__WHAT TO WORK ON__. Retrieve every line of the data holding the word "family".

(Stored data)
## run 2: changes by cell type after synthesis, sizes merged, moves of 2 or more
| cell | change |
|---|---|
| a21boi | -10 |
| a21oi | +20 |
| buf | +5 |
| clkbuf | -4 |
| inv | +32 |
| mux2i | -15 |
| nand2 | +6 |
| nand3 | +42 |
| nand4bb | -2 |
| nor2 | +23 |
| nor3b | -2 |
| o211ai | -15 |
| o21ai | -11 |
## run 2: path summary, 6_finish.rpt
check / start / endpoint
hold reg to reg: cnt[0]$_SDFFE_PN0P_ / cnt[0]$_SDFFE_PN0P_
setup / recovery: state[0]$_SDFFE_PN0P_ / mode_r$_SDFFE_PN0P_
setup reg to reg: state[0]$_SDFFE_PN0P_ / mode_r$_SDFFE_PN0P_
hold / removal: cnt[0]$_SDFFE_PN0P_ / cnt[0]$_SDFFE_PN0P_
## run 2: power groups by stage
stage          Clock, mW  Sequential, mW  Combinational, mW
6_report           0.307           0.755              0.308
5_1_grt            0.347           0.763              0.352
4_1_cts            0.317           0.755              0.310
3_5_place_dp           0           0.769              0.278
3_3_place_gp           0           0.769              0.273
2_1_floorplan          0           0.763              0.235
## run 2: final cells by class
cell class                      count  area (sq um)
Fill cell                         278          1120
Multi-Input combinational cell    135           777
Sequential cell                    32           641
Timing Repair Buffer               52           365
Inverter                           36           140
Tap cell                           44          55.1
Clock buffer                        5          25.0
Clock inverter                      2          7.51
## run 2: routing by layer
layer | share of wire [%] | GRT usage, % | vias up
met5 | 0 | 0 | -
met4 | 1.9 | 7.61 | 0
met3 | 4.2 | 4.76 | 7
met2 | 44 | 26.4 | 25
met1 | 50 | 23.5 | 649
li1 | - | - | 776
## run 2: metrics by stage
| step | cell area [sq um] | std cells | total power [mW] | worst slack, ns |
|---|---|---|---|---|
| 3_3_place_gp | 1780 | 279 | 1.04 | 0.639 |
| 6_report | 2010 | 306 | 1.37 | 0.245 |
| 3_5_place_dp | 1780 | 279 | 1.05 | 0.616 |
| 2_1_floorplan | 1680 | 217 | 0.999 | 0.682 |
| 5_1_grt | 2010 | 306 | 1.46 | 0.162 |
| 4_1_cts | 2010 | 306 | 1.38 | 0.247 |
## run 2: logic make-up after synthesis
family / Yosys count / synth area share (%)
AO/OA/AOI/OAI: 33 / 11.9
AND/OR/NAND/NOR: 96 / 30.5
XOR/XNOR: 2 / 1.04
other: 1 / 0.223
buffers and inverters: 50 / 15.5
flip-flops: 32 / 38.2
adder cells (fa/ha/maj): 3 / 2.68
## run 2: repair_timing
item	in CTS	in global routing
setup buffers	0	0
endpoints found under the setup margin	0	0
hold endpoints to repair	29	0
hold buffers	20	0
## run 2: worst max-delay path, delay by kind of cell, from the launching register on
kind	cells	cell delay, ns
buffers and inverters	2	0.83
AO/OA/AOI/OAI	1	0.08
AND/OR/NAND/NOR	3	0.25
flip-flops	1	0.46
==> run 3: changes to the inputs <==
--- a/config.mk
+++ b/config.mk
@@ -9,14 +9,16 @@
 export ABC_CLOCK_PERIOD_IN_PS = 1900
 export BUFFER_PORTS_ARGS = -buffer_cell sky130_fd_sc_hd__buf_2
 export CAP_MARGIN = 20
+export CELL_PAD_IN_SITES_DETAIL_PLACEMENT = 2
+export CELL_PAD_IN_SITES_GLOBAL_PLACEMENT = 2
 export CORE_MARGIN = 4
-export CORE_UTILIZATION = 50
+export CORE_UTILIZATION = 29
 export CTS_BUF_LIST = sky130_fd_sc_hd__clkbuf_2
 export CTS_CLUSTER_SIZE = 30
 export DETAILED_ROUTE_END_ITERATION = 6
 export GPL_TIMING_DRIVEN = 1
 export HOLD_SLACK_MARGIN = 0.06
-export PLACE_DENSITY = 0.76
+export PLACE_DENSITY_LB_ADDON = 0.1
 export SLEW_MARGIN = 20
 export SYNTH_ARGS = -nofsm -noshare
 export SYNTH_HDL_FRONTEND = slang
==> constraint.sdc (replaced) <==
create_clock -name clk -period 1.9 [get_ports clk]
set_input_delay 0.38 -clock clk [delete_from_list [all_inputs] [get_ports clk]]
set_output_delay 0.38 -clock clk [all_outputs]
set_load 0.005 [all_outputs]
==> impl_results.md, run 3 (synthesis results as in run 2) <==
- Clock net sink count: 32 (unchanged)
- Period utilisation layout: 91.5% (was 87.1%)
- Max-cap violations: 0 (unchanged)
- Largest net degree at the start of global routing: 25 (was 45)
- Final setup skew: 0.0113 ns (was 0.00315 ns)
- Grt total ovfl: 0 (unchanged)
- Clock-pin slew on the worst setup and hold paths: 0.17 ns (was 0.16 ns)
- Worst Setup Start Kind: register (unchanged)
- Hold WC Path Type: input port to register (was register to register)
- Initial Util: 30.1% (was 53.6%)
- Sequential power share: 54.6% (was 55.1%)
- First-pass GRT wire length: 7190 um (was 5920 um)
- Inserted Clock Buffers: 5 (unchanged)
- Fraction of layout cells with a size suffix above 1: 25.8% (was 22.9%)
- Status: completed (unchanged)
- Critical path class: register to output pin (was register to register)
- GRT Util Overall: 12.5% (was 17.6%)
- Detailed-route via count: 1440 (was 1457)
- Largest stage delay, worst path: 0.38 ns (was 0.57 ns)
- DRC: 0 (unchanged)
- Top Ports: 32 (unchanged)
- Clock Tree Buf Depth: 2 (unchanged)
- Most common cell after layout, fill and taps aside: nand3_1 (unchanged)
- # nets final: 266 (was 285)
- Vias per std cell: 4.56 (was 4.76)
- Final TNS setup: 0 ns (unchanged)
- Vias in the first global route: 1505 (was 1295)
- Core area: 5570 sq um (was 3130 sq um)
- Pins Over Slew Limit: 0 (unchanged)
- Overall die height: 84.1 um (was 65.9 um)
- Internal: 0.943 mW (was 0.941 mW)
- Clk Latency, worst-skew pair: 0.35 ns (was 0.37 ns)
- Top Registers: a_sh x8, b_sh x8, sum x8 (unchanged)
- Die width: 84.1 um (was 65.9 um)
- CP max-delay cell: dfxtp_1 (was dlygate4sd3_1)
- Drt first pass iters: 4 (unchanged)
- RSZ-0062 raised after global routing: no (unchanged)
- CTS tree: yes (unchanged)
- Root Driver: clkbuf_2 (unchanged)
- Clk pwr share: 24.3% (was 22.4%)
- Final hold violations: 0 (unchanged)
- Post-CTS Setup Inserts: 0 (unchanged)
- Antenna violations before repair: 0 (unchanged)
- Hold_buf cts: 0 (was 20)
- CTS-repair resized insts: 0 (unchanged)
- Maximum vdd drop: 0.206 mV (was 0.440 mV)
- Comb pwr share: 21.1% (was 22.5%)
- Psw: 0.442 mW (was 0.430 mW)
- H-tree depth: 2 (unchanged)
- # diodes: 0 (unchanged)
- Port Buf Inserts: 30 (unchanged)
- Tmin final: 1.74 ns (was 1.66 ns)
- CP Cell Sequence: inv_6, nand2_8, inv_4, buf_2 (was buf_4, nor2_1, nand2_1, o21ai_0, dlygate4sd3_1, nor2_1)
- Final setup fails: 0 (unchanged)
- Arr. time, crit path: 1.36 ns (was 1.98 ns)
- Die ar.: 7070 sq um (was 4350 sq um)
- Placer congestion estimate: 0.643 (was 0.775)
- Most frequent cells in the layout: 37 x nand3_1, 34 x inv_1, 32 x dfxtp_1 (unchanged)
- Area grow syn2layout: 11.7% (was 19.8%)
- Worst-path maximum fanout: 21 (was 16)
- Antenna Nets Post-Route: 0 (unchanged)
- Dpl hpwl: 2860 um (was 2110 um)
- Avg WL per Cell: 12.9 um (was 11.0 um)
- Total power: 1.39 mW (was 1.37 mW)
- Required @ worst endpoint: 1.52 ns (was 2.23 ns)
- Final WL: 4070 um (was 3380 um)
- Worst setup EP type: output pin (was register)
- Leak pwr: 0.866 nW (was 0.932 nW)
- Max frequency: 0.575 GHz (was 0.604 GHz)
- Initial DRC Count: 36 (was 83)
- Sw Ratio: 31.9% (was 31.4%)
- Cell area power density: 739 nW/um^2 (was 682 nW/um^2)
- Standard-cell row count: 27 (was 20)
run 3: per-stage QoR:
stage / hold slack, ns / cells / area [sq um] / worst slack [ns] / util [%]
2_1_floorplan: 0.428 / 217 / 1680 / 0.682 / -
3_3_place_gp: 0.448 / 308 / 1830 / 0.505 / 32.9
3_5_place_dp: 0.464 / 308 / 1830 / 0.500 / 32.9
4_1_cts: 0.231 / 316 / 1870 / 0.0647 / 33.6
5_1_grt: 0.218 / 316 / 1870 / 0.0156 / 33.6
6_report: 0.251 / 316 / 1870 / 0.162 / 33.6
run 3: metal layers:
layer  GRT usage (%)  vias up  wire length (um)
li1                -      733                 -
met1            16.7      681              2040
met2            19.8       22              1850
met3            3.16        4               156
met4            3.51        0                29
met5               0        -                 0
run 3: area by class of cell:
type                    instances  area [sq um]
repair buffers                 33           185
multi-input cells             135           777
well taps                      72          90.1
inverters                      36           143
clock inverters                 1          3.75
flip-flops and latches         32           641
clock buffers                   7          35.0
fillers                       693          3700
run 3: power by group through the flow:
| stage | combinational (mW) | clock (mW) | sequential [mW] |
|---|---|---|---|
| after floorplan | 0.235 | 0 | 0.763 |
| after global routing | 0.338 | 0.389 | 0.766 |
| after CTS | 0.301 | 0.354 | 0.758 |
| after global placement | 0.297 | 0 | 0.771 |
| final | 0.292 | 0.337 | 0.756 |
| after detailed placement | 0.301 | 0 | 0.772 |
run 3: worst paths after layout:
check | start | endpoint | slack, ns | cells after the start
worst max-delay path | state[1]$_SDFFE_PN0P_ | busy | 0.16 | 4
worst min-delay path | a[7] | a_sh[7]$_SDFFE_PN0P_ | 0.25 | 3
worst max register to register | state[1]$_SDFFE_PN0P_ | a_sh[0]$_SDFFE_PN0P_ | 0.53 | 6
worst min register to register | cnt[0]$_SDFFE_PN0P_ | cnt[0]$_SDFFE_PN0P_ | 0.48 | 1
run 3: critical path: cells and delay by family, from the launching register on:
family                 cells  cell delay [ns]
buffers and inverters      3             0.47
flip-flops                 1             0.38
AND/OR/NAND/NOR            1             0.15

__RESPONSE AREA__.
family / Yosys count / synth area share (%)
run 3: critical path: cells and delay by family, from the launching register on:
family                 cells  cell delay [ns]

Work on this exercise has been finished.